Stored items from a collection
____________________
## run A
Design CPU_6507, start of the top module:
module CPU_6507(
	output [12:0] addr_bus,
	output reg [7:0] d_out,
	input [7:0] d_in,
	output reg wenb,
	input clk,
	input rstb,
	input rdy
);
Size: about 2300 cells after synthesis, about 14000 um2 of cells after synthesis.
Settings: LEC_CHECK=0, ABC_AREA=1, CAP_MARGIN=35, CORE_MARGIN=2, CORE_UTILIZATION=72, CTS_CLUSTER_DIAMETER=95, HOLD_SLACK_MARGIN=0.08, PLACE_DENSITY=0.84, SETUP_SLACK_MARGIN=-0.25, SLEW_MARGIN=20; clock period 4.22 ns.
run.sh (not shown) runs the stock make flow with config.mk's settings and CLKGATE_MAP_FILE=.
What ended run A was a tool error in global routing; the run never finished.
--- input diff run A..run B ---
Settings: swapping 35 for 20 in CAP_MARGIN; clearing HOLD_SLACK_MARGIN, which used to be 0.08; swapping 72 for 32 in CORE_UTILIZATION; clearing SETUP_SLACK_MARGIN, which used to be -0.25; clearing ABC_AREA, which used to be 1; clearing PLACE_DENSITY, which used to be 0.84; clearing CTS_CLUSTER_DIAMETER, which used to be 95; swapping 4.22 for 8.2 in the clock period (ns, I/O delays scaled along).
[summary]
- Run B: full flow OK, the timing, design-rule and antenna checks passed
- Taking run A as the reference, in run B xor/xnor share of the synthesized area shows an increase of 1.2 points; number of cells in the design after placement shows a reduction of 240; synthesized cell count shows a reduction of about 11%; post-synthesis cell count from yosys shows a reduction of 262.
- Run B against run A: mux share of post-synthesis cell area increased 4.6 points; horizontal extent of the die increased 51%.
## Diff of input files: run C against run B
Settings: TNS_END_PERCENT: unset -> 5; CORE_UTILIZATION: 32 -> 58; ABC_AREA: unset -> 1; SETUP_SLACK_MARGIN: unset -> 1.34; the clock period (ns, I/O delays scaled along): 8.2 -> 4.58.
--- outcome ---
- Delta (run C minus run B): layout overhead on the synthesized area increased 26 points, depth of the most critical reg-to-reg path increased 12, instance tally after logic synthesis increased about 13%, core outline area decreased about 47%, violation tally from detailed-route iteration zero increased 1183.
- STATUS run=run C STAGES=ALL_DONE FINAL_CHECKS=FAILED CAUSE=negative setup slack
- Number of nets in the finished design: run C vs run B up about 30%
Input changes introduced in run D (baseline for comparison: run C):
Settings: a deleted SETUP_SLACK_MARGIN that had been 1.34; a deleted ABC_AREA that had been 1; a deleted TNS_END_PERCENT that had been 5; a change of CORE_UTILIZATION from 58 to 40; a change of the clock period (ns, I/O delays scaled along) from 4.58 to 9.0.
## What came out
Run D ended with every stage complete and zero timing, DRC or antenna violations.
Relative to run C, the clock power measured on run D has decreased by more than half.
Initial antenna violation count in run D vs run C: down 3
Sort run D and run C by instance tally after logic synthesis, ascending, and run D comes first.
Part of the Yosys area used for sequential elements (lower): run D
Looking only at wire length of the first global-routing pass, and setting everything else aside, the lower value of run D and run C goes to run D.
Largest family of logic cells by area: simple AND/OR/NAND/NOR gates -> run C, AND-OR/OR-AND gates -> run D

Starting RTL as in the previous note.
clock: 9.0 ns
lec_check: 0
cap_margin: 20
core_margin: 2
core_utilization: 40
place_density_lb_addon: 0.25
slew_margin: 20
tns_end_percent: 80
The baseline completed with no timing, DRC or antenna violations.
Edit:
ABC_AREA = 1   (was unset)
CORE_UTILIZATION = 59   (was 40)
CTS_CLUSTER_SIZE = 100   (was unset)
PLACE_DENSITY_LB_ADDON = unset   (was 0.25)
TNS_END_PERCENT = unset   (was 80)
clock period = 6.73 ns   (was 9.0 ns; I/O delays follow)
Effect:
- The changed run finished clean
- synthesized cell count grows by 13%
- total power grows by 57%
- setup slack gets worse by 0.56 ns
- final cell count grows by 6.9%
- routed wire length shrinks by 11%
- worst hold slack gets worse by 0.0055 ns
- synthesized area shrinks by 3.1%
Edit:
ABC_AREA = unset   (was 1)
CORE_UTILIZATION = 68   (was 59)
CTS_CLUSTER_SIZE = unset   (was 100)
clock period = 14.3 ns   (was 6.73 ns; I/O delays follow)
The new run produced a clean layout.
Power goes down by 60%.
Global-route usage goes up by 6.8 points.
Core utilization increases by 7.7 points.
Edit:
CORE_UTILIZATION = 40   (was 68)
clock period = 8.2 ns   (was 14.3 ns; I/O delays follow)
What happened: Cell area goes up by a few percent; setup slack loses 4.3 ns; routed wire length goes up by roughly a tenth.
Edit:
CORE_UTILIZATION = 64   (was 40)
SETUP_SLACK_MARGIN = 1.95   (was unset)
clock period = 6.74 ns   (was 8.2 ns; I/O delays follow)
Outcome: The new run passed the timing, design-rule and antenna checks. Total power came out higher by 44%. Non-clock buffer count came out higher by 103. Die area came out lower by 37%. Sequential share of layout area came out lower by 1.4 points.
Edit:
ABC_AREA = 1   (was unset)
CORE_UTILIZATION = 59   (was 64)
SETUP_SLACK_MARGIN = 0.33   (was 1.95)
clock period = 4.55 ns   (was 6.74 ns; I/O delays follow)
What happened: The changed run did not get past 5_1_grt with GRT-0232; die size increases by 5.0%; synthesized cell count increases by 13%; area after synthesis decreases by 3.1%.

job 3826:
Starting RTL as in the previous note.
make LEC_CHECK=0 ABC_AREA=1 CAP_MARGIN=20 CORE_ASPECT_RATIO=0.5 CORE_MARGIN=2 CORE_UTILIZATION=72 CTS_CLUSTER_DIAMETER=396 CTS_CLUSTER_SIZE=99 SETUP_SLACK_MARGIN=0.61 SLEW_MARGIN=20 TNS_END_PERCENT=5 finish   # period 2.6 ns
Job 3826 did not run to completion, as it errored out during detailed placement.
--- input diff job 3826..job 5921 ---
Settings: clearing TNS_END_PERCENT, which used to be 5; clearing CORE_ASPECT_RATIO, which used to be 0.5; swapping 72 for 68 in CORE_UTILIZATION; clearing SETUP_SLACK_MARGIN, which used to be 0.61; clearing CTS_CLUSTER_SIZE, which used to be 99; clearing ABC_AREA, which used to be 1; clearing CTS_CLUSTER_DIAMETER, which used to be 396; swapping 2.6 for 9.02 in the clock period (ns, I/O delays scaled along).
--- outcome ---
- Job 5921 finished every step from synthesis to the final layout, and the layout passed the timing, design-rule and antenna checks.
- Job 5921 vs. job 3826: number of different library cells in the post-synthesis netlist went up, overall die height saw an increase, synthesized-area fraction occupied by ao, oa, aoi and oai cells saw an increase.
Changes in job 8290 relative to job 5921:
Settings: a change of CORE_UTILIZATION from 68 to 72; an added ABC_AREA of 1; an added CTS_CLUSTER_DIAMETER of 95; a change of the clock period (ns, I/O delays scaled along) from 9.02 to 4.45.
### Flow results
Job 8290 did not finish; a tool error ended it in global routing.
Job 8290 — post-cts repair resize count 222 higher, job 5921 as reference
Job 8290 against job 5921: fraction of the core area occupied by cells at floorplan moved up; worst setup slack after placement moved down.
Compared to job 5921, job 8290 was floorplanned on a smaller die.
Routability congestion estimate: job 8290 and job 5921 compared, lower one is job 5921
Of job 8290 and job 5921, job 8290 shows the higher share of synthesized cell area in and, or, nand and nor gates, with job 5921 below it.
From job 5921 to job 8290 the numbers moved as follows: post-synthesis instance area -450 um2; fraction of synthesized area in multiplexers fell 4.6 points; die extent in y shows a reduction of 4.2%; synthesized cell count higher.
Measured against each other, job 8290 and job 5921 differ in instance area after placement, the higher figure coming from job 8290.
____________________
* **Directions**
Write out exactly the lines above between the line with "Job 8290 against" and the line with "Compared to job", inclusive, and nothing beyond them.

* **Exercise result**
Job 8290 against job 5921: fraction of the core area occupied by cells at floorplan moved up; worst setup slack after placement moved down.
Compared to job 5921, job 8290 was floorplanned on a smaller die.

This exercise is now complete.